Processing jars of jelly

And here's the fifth, which didn't fill up all the way. I used to try to can these, too, but I find that they don't seal right and you have to keep them in the fridge right away anyhow, so I don't bother any more. This will just be the first jar we eat.

The half-full jar

So, quince jelly sorted out, I'm waiting for the pots and so forth to wash up in the dishwasher so I can work on the tomato jelly. In the meantime, I made cinnamon rolls using the Amish Friendship Bread starter I've had kicking around. This recipe looked kind of messed up to me, so I won't put it up here, but it started out looking pretty edible:

Cinnamon rolls from sourdough starter

It just had a hard time baking up to anything decent:

Cinnamon rolls: they don't look good

I generally expect a little more browning from my cinnamon rolls. They're cooked all the way through, but look like dough. When they cool down, I'll see how they taste.

# Posted by ayse on 12/15/08 at 2:33 PM | Comments (0)

December 6, 2008

Experiments in Alcohol

This evening Noel and I made some quince ratafia. We used a recipe I found online, which is always a crapshoot. The idea is pretty simple: you shred some quince, stuff it in a quart mason jar, and add sugar and spices (we added cinnamon and ginger; the recipe called for mace but we didn't have any), cover with vodka or brandy and let it sit for a couple of months.

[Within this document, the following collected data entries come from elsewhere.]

`config.mk`:
```
export PLATFORM = sky130hd
export DESIGN_NAME = ahb_master_arbiter
export DESIGN_NICKNAME = d
export VERILOG_FILES = /design/src/rtl/ahb_master_arbiter.sv
export SDC_FILE = /design/constraint.sdc
export NUM_CORES = 1
export LEC_CHECK = 0
export BUFFER_PORTS_ARGS = -buffer_cell sky130_fd_sc_hd__buf_2
export CELL_PAD_IN_SITES_DETAIL_PLACEMENT = 0
export CELL_PAD_IN_SITES_GLOBAL_PLACEMENT = 1
export CORE_AREA = 5 5 120 122
export CTS_CLUSTER_DIAMETER = 60
export DETAILED_ROUTE_END_ITERATION = 8
export DIE_AREA = 0 0 125 127
export PLACE_DENSITY = 0.79
export SETUP_SLACK_MARGIN = 0.2
export SLEW_MARGIN = 20
export SYNTH_ARGS = -nofsm -noshare
export SYNTH_HDL_FRONTEND = slang
export SYNTH_SLANG_ARGS = --single-unit
```
`constraint.sdc`:
```
create_clock -name HCLK -period 7.15 [get_ports HCLK]
set_input_delay 0.3575 -clock HCLK [delete_from_list [all_inputs] [get_ports HCLK]]
set_output_delay 0.3575 -clock HCLK [all_outputs]
set_load 0.02 [all_outputs]
```
`src/rtl/ahb_master_arbiter.sv`:
```
// Two-master AHB-Lite arbiter: parks on DEF_MASTER, round-robins simultaneous requests,
// honours locked sequences and SEQ bursts, and preempts an owner after MAX_HOLD transfers.
`timescale 1ns/1ps
module ahb_master_arbiter #(
    parameter int unsigned MAX_HOLD   = 16,
    parameter int unsigned DEF_MASTER = 0
) (
    input  logic        HCLK,
    input  logic        HRESET,

    input  logic        M0_HBUSREQ,
    input  logic        M0_HLOCK,
    input  logic [31:0] M0_HADDR,
    input  logic [1:0]  M0_HTRANS,
    input  logic        M0_HWRITE,
    input  logic [2:0]  M0_HSIZE,
    input  logic [31:0] M0_HWDATA,
    output logic        M0_HGRANT,
    output logic        M0_HREADY,
    output logic [31:0] M0_HRDATA,

    input  logic        M1_HBUSREQ,
    input  logic        M1_HLOCK,
    input  logic [31:0] M1_HADDR,
    input  logic [1:0]  M1_HTRANS,
    input  logic        M1_HWRITE,
    input  logic [2:0]  M1_HSIZE,
    input  logic [31:0] M1_HWDATA,
    output logic        M1_HGRANT,
    output logic        M1_HREADY,
    output logic [31:0] M1_HRDATA,

    output logic [31:0] HADDR,
    output logic [1:0]  HTRANS,
    output logic        HWRITE,
    output logic [2:0]  HSIZE,
    output logic [31:0] HWDATA,
    input  logic        HREADY,
    input  logic [31:0] HRDATA,
    output logic        HMASTER,
    output logic        HMASTLOCK
);

    localparam int unsigned CNT_W = 8;

    localparam logic [1:0] ST_PARK = 2'd0;
    localparam logic [1:0] ST_OWN0 = 2'd1;
    localparam logic [1:0] ST_OWN1 = 2'd2;

    localparam logic [1:0] TR_SEQ = 2'b11;

    localparam logic             DEF_IDX    = 1'(DEF_MASTER);
    localparam logic [1:0]       DEF_GRANT  = DEF_IDX ? 2'b10 : 2'b01;
    localparam logic [CNT_W-1:0] HOLD_LIMIT = CNT_W'(MAX_HOLD);
    localparam logic [CNT_W-1:0] HOLD_MAX   = '1;

    logic [1:0]       state;
    logic [1:0]       state_nxt;
    logic [1:0]       grant;
    logic [1:0]       grant_nxt;
    logic             data_master;
    logic             last_owner;
    logic [CNT_W-1:0] hold_cnt;
    logic [CNT_W-1:0] hold_nxt;

    logic [1:0]       own_trans;
    logic             own_lock;
    logic             owner_idx;
    logic             arb_point;

    // Signals of the current address-phase owner decide whether the bus may change hands.
    assign own_trans = HMASTER ? M1_HTRANS : M0_HTRANS;
    assign own_lock  = HMASTER ? M1_HLOCK  : M0_HLOCK;
    assign arb_point = HREADY && (own_trans != TR_SEQ) && !own_lock && !HMASTLOCK;

    always_ff @(posedge HCLK) begin
        if (HRESET) begin
            state <= ST_PARK;
        end else if (HREADY) begin
            state <= state_nxt;
        end
    end

    // Next owner: keep a requesting owner unless it has exhausted its hold budget.
    always_comb begin
        state_nxt = state;
        grant_nxt = DEF_GRANT;
        if (arb_point) begin
            case (state)
                ST_OWN0: begin
                    if (!M0_HBUSREQ) begin
                        state_nxt = M1_HBUSREQ ? ST_OWN1 : ST_PARK;
                    end else if (M1_HBUSREQ && (hold_cnt >= HOLD_LIMIT)) begin
                        state_nxt = ST_OWN1;
                    end
                end
                ST_OWN1: begin
                    if (!M1_HBUSREQ) begin
                        state_nxt = M0_HBUSREQ ? ST_OWN0 : ST_PARK;
                    end else if (M0_HBUSREQ && (hold_cnt >= HOLD_LIMIT)) begin
                        state_nxt = ST_OWN0;
                    end
                end
                default: begin
                    if (M0_HBUSREQ && M1_HBUSREQ) begin
                        state_nxt = last_owner ? ST_OWN0 : ST_OWN1;
                    end else if (M0_HBUSREQ) begin
                        state_nxt = ST_OWN0;
                    end else if (M1_HBUSREQ) begin
                        state_nxt = ST_OWN1;
                    end else begin
                        state_nxt = ST_PARK;
                    end
                end
            endcase
        end
        case (state_nxt)
            ST_OWN0: grant_nxt = 2'b01;
            ST_OWN1: grant_nxt = 2'b10;
            default: grant_nxt = DEF_GRANT;
        endcase
    end

    // Only transfers the granted owner itself places on the bus count toward its budget.
    always_comb begin
        owner_idx = (state == ST_OWN1);
        hold_nxt  = hold_cnt;
        if ((state_nxt != state) || (state_nxt == ST_PARK)) begin
            hold_nxt = '0;
        end else if ((HMASTER == owner_idx) && own_trans[1] && (hold_cnt != HOLD_MAX)) begin
            hold_nxt = hold_cnt + CNT_W'(1);
        end
    end

    always_ff @(posedge HCLK) begin
        if (HRESET) begin
            grant       <= DEF_GRANT;
            HMASTER     <= DEF_IDX;
            HMASTLOCK   <= 1'b0;
            data_master <= DEF_IDX;
            hold_cnt    <= '0;
            last_owner  <= ~DEF_IDX;
        end else if (HREADY) begin
            grant       <= grant_nxt;
            HMASTER     <= grant[1];
            HMASTLOCK   <= grant[1] ? M1_HLOCK : M0_HLOCK;
            data_master <= HMASTER;
            hold_cnt    <= hold_nxt;
            if (state_nxt != ST_PARK) begin
                last_owner <= (state_nxt == ST_OWN1);
            end
        end
    end

    assign M0_HGRANT = grant[0];
    assign M1_HGRANT = grant[1];

    assign HADDR  = HMASTER ? M1_HADDR  : M0_HADDR;
    assign HTRANS = HMASTER ? M1_HTRANS : M0_HTRANS;
    assign HWRITE = HMASTER ? M1_HWRITE : M0_HWRITE;
    assign HSIZE  = HMASTER ? M1_HSIZE  : M0_HSIZE;
    assign HWDATA = data_master ? M1_HWDATA : M0_HWDATA;

    assign M0_HREADY = HREADY;
    assign M1_HREADY = HREADY;
    assign M0_HRDATA = HRDATA;
    assign M1_HRDATA = HRDATA;

endmodule

```
==> run summary, run 1 <==
The flow ran to the end, and the final reports show no timing, DRC or antenna violations. The area of the die came out at 15880 sq um. The first-pass iteration count of the detailed router is 4. The routed design has 9502 um of wire. The first-iteration detailed-routing DRC count came out at 113. The die boundary height came out at 127 um. The biggest area contributor in the post-synthesis netlist is sky130_fd_sc_hd__mux2_2. The time the final worst path needs with I/O delays and setup is 2.595 ns. The transition time at the pin with the least slew margin came out at 0.9701 ns. The clock share of power came out at 30.5%. The post-CTS setup buffer count came out at 0. The deepest clock path buffer count is 2. The worst IR drop on VDD came out at 0.05459 mV.

The share of layout cells above drive strength 1 is 74.82%. The path class of the lowest-slack min-delay path is in2reg. The layout has 1410 filler cells. The internal portion of the total power is 0.0002336 W.

Setup repair after global routing left no endpoint under its margin. The final worst-path cycle share came out at 36.29%. The area used by sequential logic in the layout is 321.6 sq um.

The maximum clock skew at final layout is 0.002870 ns. Setup violations remaining at the end of the flow were counted as 0. The accumulated negative setup slack is 0 ns. The overall power consumption came out at 0.0003456 W. In this run, post-CTS repair resized a total of 0 instances.

The CTS H-tree depth came out at 1. The area share of the largest cell type after synthesis is 32.81%. The detailed router placed 2465 vias in this run. The number of nets in the synthesized netlist is 449. The initial antenna violation count came out at 2. For this configuration, the core starts out at a cell density of 18.36%.

The instance count of the mapped netlist is 266. The overall global routing resource usage came out at 10.91%. The clock root buffer is sky130_fd_sc_hd__clkbuf_16. Data on the critical path is required at its endpoint by 7.28 ns. The width of the die came out at 125 um. For this run, the number of Yosys warnings is 0. Routability-driven placement finished with a final weighted congestion of 0.8137.

The post-synthesis instance area is 2402 sq um. The pin count of the biggest net entering global routing came out at 46. The max-capacitance violation count is 0. The total congestion overflow came out at 0. The number of flops mapped to enable cells by yosys is 0. Clock-pin slew was measured on the worst setup and hold paths at 0.05 ns.

Among all flip-flop cells after synthesis, the most frequent one is sky130_fd_sc_hd__dfxtp_1. The leakage dissipation is 1.508 nW. Before CTS, the worst setup slack after placement is 4.539 ns. The total power density per cell area came out at 105.6 nW/um^2.

STA classifies the critical path startpoint as a register. The count of cell types in the netlist is 48. The count of endpoints failing hold in the final timing report came to 0. The final-report max-slew violation count is 0. In the final routed layout, each cell accounts on average for 16.13 um. The highest achievable clock rate came out at 385.4 MHz. The part of the total power dissipated in combinational logic came out at 42.1%. The count of state elements after synthesis is 16. Net switching is 32.41% of the power. The sequential share of power is 27.4%.

The multi-input combinational cell area is 1511 sq um. The number of remaining DRC errors came out at 0. The wire length of the first global-routing pass is 14120 um. STA classifies the critical path endpoint as a register. The quantity of I/O buffers inserted on ports came out at 222. For this design the top-level I/O count stands at 319. The floorplan has 42 rows.

The worst path arrival time came out at 2.73 ns. In this run, CTS created clock tree buffers numbering 3. The hold-fix buffer count after cts came out at 0. The post-detailed-route via-to-cell ratio came out at 4.185. The number of nets still failing antenna checks after routing came out at 0. The final net count is 598.

The synthesis-to-finish area growth came out at 36.25%. The post-synthesis async set-or-reset flop share is 0%. The net switching power figure came out at 0.0001120 W. The count of inserted antenna diode cells came out at 0. The post-synthesis sequential area ratio is 13.33%. The number of global-route vias before repair was 2636. Detailed placement ended at an HPWL of 8405 um. The clock drives 16 sinks. Along the worst path, the maximum fanout reaches 45. The placeable core area is 13090 sq um.

By startpoint and endpoint, the worst setup path is classified as reg2reg. The worst relative slew slack is 35.32%. By area the synthesized netlist is led by sky130_fd_sc_hd__mux2_2 (33%), sky130_fd_sc_hd__buf_4 (21%), sky130_fd_sc_hd__dfxtp_1 (13%).

The mean instance size in the synthesized netlist is 9.031 sq um. At the later pin of the worst-skew pair, clock insertion delay measures 0.24 ns. TritonCTS built the clock tree. The worst path setup slack after routing came out at 4.555 ns.
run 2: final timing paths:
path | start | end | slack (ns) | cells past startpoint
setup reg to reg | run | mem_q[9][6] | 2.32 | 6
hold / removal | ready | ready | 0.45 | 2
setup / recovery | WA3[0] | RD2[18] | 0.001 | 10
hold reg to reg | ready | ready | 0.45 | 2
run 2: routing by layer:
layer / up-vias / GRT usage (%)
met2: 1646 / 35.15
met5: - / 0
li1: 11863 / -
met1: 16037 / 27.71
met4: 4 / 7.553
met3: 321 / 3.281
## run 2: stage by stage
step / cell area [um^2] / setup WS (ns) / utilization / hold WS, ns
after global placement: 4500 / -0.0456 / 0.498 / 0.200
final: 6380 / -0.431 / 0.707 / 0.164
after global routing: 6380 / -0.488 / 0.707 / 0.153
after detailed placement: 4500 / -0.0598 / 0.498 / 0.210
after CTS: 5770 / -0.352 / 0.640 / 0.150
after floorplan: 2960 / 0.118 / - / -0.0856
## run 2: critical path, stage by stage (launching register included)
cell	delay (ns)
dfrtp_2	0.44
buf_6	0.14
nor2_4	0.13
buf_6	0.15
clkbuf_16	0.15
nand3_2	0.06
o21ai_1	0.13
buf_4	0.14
$ cat config.mk
export PLATFORM = sky130hd
export DESIGN_NAME = seq_gate_arbiter
export DESIGN_NICKNAME = d
export VERILOG_FILES = /design/src/rtl/seq_gate_arbiter.sv
export SDC_FILE = /design/constraint.sdc
export NUM_CORES = 1
export LEC_CHECK = 0
export BUFFER_PORTS_ARGS = -buffer_cell sky130_fd_sc_hd__clkbuf_2
export CORE_AREA = 10 10 47 49
export DETAILED_ROUTE_END_ITERATION = 7
export DIE_AREA = 0 0 57 59
export HOLD_SLACK_MARGIN = 0.06
export PLACE_DENSITY = 0.67
export SYNTH_ARGS = -nofsm -noshare
export SYNTH_HDL_FRONTEND = slang
export SYNTH_SLANG_ARGS = --single-unit
$ cat constraint.sdc
create_clock -name clk -period 1.8 [get_ports clk]
set_input_delay 0.36 -clock clk [delete_from_list [all_inputs] [get_ports clk]]
set_output_delay 0.36 -clock clk [all_outputs]
set_load 0.05 [all_outputs]
$ cat src/rtl/seq_gate_arbiter.sv
// Two requesters share one gate unit through a round-robin arbiter; results
// land in a 2-entry queue tagged with the requester id and drain via val/rdy.
module seq_gate_arbiter #(
  parameter int W = 1
) (
  input  logic         clk,
  input  logic         reset,
  input  logic         req0_val,
  output logic         req0_rdy,
  input  logic [W-1:0] req0_in0,
  input  logic [W-1:0] req0_in1,
  input  logic [1:0]   req0_op,
  input  logic         req1_val,
  output logic         req1_rdy,
  input  logic [W-1:0] req1_in0,
  input  logic [W-1:0] req1_in1,
  input  logic [1:0]   req1_op,
  output logic         resp_val,
  input  logic         resp_rdy,
  output logic [W-1:0] resp_out,
  output logic         resp_id
);

  typedef enum logic [1:0] {
    OP_AND  = 2'b00,
    OP_OR   = 2'b01,
    OP_XOR  = 2'b10,
    OP_NAND = 2'b11
  } op_e;

  typedef struct packed {
    logic         id;
    logic [W-1:0] data;
  } entry_t;

  function automatic logic [W-1:0] apply_op(input op_e op, input logic [W-1:0] a,
                                            input logic [W-1:0] b);
    case (op)
      OP_AND:  return a & b;
      OP_OR:   return a | b;
      OP_XOR:  return a ^ b;
      default: return ~(a & b);
    endcase
  endfunction

  logic [1:0] count_q, count_d;
  logic       wr_ptr_q, wr_ptr_d;
  logic       rd_ptr_q, rd_ptr_d;
  logic       prio_q, prio_d;
  entry_t     mem_q [2];
  entry_t     mem_d [2];

  logic   can_acc;
  logic   fire;
  logic   grant_id;
  logic   deq;
  entry_t new_entry;
  entry_t head;

  // Acceptance looks only at occupancy, never at resp_rdy, so no
  // combinational path exists from the consumer back to the requesters.
  always_comb begin
    can_acc  = (count_q < 2'd2);
    fire     = can_acc & (req0_val | req1_val);
    grant_id = (req0_val & req1_val) ? prio_q : req1_val;
    req0_rdy = fire & ~grant_id;
    req1_rdy = fire & grant_id;
    deq      = (count_q != 2'd0) & resp_rdy;

    new_entry.id   = grant_id;
    new_entry.data = grant_id ? apply_op(op_e'(req1_op), req1_in0, req1_in1)
                              : apply_op(op_e'(req0_op), req0_in0, req0_in1);
  end

  // NOTE: every signal driven here gets a default first, so no path can leave
  // one unassigned and infer a latch.
  always_comb begin
    count_d  = count_q;
    wr_ptr_d = wr_ptr_q;
    rd_ptr_d = rd_ptr_q;
    prio_d   = prio_q;
    for (int i = 0; i < 2; i++) mem_d[i] = mem_q[i];

    if (fire) begin
      mem_d[wr_ptr_q] = new_entry;
      wr_ptr_d        = ~wr_ptr_q;
      prio_d          = ~grant_id;
    end
    if (deq) rd_ptr_d = ~rd_ptr_q;

    case ({fire, deq})
      2'b10:   count_d = count_q + 2'd1;
      2'b01:   count_d = count_q - 2'd1;
      default: count_d = count_q;
    endcase
  end

  // NOTE: state flops use non-blocking assignments so every flop samples the
  // pre-edge values regardless of block ordering.
  always_ff @(posedge clk or negedge reset) begin
    if (!reset) begin
      count_q  <= 2'd0;
      wr_ptr_q <= 1'b0;
      rd_ptr_q <= 1'b0;
      prio_q   <= 1'b0;
    end else begin
      count_q  <= count_d;
      wr_ptr_q <= wr_ptr_d;
      rd_ptr_q <= rd_ptr_d;
      prio_q   <= prio_d;
    end
  end

  // NOTE: queue storage is deliberately not reset; an entry is only observable
  // while count says it is valid, and the outputs are gated below.
  always_ff @(posedge clk) begin
    for (int i = 0; i < 2; i++) mem_q[i] <= mem_d[i];
  end

  always_comb begin
    head     = mem_q[rd_ptr_q];
    resp_val = (count_q != 2'd0);
    resp_out = resp_val ? head.data : '0;
    resp_id  = resp_val ? head.id : 1'b0;
  end

endmodule

# Word level (Yosys, flattened, before mapping)
# Memories as Yosys holds them, arrays and structs flattened.
# Cells that the tools add are included.
[classes]
mux = 11
n_eq_ne = 6
magnitude_cmp = 3
bitwise_logic = 18
reduce_logical = 5
addsub = 2
[op_table]
columns = ["op", "count"]
rows = [
  ["bitwise AND 1 bit", 7],
  ["== test 2 x 1 -> 1 bit, second input constant", 3],
  ["== test 2 bit, second input constant", 3],
  ["case mux 1 bit (3 select lines)", 2],
  ["inverter 1 bit", 5],
  ["bitwise mux 4 bit", 1],
  ["zero test 2 bit", 2],
  ["two-way mux 1 bit", 4],
  ["two-way mux 4 bit", 1],
  ["case mux 2 bit (2 select lines)", 1],
  ["nonzero test 2 bit", 2],
  ["OR 1 bit", 3],
  ["adder 2 x 1 -> 2 bit, second input constant", 1],
  ["demux 2 bit (select 1 bit)", 1],
  [">= comparator 2 bit, second input constant", 1],
  ["< comparator 2 x 1 -> 1 bit, second input constant", 1],
  ["< comparator 2 bit, second input constant", 1],
  ["two-way mux 2 bit", 1],
  ["inverter 1 -> 2 bit", 1],
  ["subtractor 2 x 1 -> 2 bit, second input constant", 1],
  ["bitwise XOR 1 bit", 2],
  ["logical AND 1 bit", 1],
]
[totals]
ramBits = 4
out_inout_bits = 5
wordCells = 50
register_bits = 5
in_bits = 13
mem_count = 1
[memory_table]
columns = ["memory", "words", "width", "rd", "rd_ports_with_merged_regs", "write_ports", "line_no", "source"]
rows = [
  ["mem_q", 2, 2, 3, 0, 2, "50", "entry_t mem_q [2];"],
]

# Depth between registers and ports, before layout
[logic_depth]
ltp_word = 7
depth_mapped = 6
mapped_depth_nobuf = 6

# Worst setup path after synthesis
# Ideal clock, no wire load.
[synth_timing]
path_kind = "flip-flop to output port"
from = "reg count_q[1]"
to = "out req0_rdy"
arrival_time_ns = 1.299
stages_incl_launch_ff = 3
required_time_ns = 1.440
slack_ns = 0.141
n_path_buf = 0
path_cell_list = "dfrtp_1 > o21bai_2 > nor2_1"
[synth_between]
elab_chain_len = 3
[synth_lines]
columns = ["element", "line_no", "source"]
rows = [
  ["from (decl)", "46", "logic [1:0] count_q, count_d;"],
  ["from (signal assigned)", "107", "count_q <= count_d;"],
  ["< comparator 2 bit", "63", "can_acc = (count_q < 2'd2);"],
  ["bitwise AND 1 bit", "64", "fire = can_acc & (req0_val | req1_val);"],
  ["bitwise AND 1 bit", "66", "req0_rdy = fire & ~grant_id;"],
  ["to (decl)", "9", "output logic req0_rdy,"],
]
# Every way passes these cells.

# Worst setup path in the final report
# Same ends and word-level chain as after synthesis.

==> metrics.yaml <==
root_buffer: "clkbuf_4"
clk_latency_ns: 0.26
detail_route.iter0.violations: 10
powerDensity_nw_per_um2: 1593
via_per_inst: 4.681
drive_gt1_share_pct: 30.67
cp-start-kind: "register"
die_w_um: 57
fmax_mhz: 589.6
worst_slew_pin_slew_ns: 0.2893
fillers: 146
cp_max_fo: 6
slew_headroom_pct: 80.80
rsz0062_at_grt: "false"
maxSlewViolCount: 0
clkTransAtPathRegs_ns: 0.06
clock_sinks: 9
num_antenna_cells: 0
fp.dieArea_um2: 3363
rr_endpoint: "count_q[1]$_DFFE_PN0P_"
grt_max_degree: 7
place.gp.congestion: 0.7236
final_cell_area_um2: 691.9
grt_pass1_vias: 458
fin_nets: 94
reg2regPathDepth: 5
hpwl_um: 875.7
min_path_type: "input pin to asynchronous set/reset pin"
die_h_um: 59
clockBufferDepth: 2
gr-total-overflow: 0
hold_viol_final: 0
synthToLayoutAreaGrowth_pct: 25.68
fin_crit_sh_pct: 94.22
min_period_ns: 1.696
ir_drop_mv: 0.6735
ctsHoldBuffers: 1
start_util_pct: 39.29
antenna_left: 0
outcome: "finished, final reports clean"
top_layer: "met4"
wl_met2_um: 536
ff2ff_setup_slack_ns: 0.35
drc_errors: 0
reg2reg_from: "count_q[0]$_DFFE_PN0P_"
cts_made_buffers: 3
p_leak_nw: 0.3579
fin_setup_tns_ns: 0
io_pins: 18
cp.required_ns: 1.44
fin_worst_skew_ns: 0.006973
cts_resized: 0
synthCells: 53
ys_seq_area_share_pct: 44.55
grt_pass1_wl_um: 1828
antenna_found_initial: 0
cts_tree: "yes"
coreArea_um2: 1401
vias: 426
drv_cap: 0
wl_met3_um: 54
setup_viol_count_final: 0
wl_met1_um: 392
synth_nets: 71
htree_num_levels: 1
num_rows: 14
avgRoutedWirePerCell_um: 11.07
synth_area_um2: 550.5
first_pass_iters: 4
track_usage_pct: 6.885
wl_um: 1007
cp.arrival_ns: 1.34
ys_types: 16
dpl_cell_area_um2: 655.6
ys_warn_count: 0
end_kind: "primary output"
ys_ff_latch: 9
criticalPathCategory: "register to primary output"
cts_setup_buffers: 0
postLayoutCoreUtil_pct: 49.38
portBuffers: 17
syn_area_per_cell_um2: 10.39
-- metal layers --
metal  global-route usage (%)  vias up
li1                         -      221
met1                    7.047      192
met2                    10.85       11
met3                    1.931        2
met4                    7.047        0
met5                        0        -
-- placed cells by master (no fill, tap or decap), drive strengths merged --
cell type / n
clkbuf: 21
nor2: 10
inv: 9
ha: 5
dfrtp: 5
mux2i: 4
edfxtp: 4
a21oi: 3
xnor2: 3
o21ai: 2
xor2: 2
o21bai: 1
a21boi: 1
o211ai: 1
o2111ai: 1
and2b: 1
nor2b: 1
dlygate4sd3: 1
-- Yosys cell counts, drive strengths merged --
library cell  instances  area (um2)
o2111ai               1       8.760
xor2                  2       17.52
a21oi                 3       15.01
o211ai                1       7.510
inv                   9       33.78
o21ai                 2       10.01
mux2i                 4       40.04
edfxtp                4       120.1
dfrtp                 5       125.1
ha                    5       62.56
a21boi                1       18.77
and2b                 1       7.510
nor2                 10       37.54
xnor2                 3       26.28
o21bai                1       11.26
nor2b                 1       8.760
-- cell type report --
| class | count | area, um2 | share of cell area, % |
|---|---|---|---|
| Clock buffer | 4 | 26.28 | 3.797 |
| Inverter | 9 | 33.78 | 4.882 |
| Multi-Input combinational cell | 35 | 271.5 | 39.24 |
| Sequential cell | 9 | 245.2 | 35.44 |
| Tap cell | 16 | 20.02 | 2.893 |
| Timing Repair Buffer | 18 | 95.09 | 13.74 |
-- how the worst max path moves through the flow --
stage / from / to / slack (ns) / cells after the start
finish: count_q[1]$_DFFE_PN0P_ / req0_rdy / 0.10 / 3
global route: count_q[1]$_DFFE_PN0P_ / req0_rdy / 0.02 / 3
CTS: count_q[1]$_DFFE_PN0P_ / req0_rdy / 0.08 / 3
detailed placement: req1_val / req1_rdy / 0.31 / 4
global placement: req1_val / req1_rdy / 0.34 / 4
floorplan: count_q[1]$_DFFE_PN0P_ / req0_rdy / 0.14 / 2
-- registers in the layout, indices dropped and copies added, names as in the netlist --
register	cells
count_q	2
prio_q	1
wr_ptr_q	1
mem_q	4
rd_ptr_q	1
-- critical path: stages, from the launching register on --
cell and delay (ns):
dfrtp_1 0.41, o21bai_2 0.26, nor2_1 0.12, clkbuf_2 0.29
-- metrics by stage --
stage	hold WS [ns]	worst slack [ns]	instances	total power, mW
floorplan	0.06441	0.1414	53	0.8270
global placement	0.1862	0.3368	86	0.9385
detailed placement	0.1902	0.3128	86	0.9568
CTS	0.4446	0.08308	91	1.118
global route	0.4600	0.02194	91	1.188
finish	0.4513	0.1040	91	1.102
-- power by group --
group	switching, mW	internal, mW	leakage (nW)
sequential	0.0582	0.314	0.0952
clock	0.0701	0.0854	0.0150
combinational	0.381	0.193	0.248
-- logic make-up (layout without fill, tap and decap cells) --
group           Yosys count  count (layout)  share of synthesized area, %
simple gates             12              12                         9.774
compound gates            9               9                         12.95
buf+inv                   9              31                         6.136
xor+xnor                  5               5                         7.956
flops                     9               9                         44.55
mux                       4               4                         7.273
fa+ha+maj                 5               5                         11.36
Note: power is estimated with default switching activity, not from simulation.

We tried a few variations on the recipe: with vodka, with brandy, one jar with both, and then finally a few jars with shredded quince and rum (leaving out the sugar and spices on the theory that rum has quite a nice flavour of its own to impart). The jars are now nestled in the fridge infusing away.

This is all in an attempt to use up the last of the quince, of course. We're really not very big drinkers, and when we do drink it's usually a glass of wine rather than hard liquor. So the fact that we have twelve quart jars full of liquor is kind of amusing.

When we got the quart jars, we also got some half-pints, so I'll be spending some time very soon making quince jelly, as well. Or anything to use up the rest of the quince, which have been sitting in a bucket in the dining room for months now.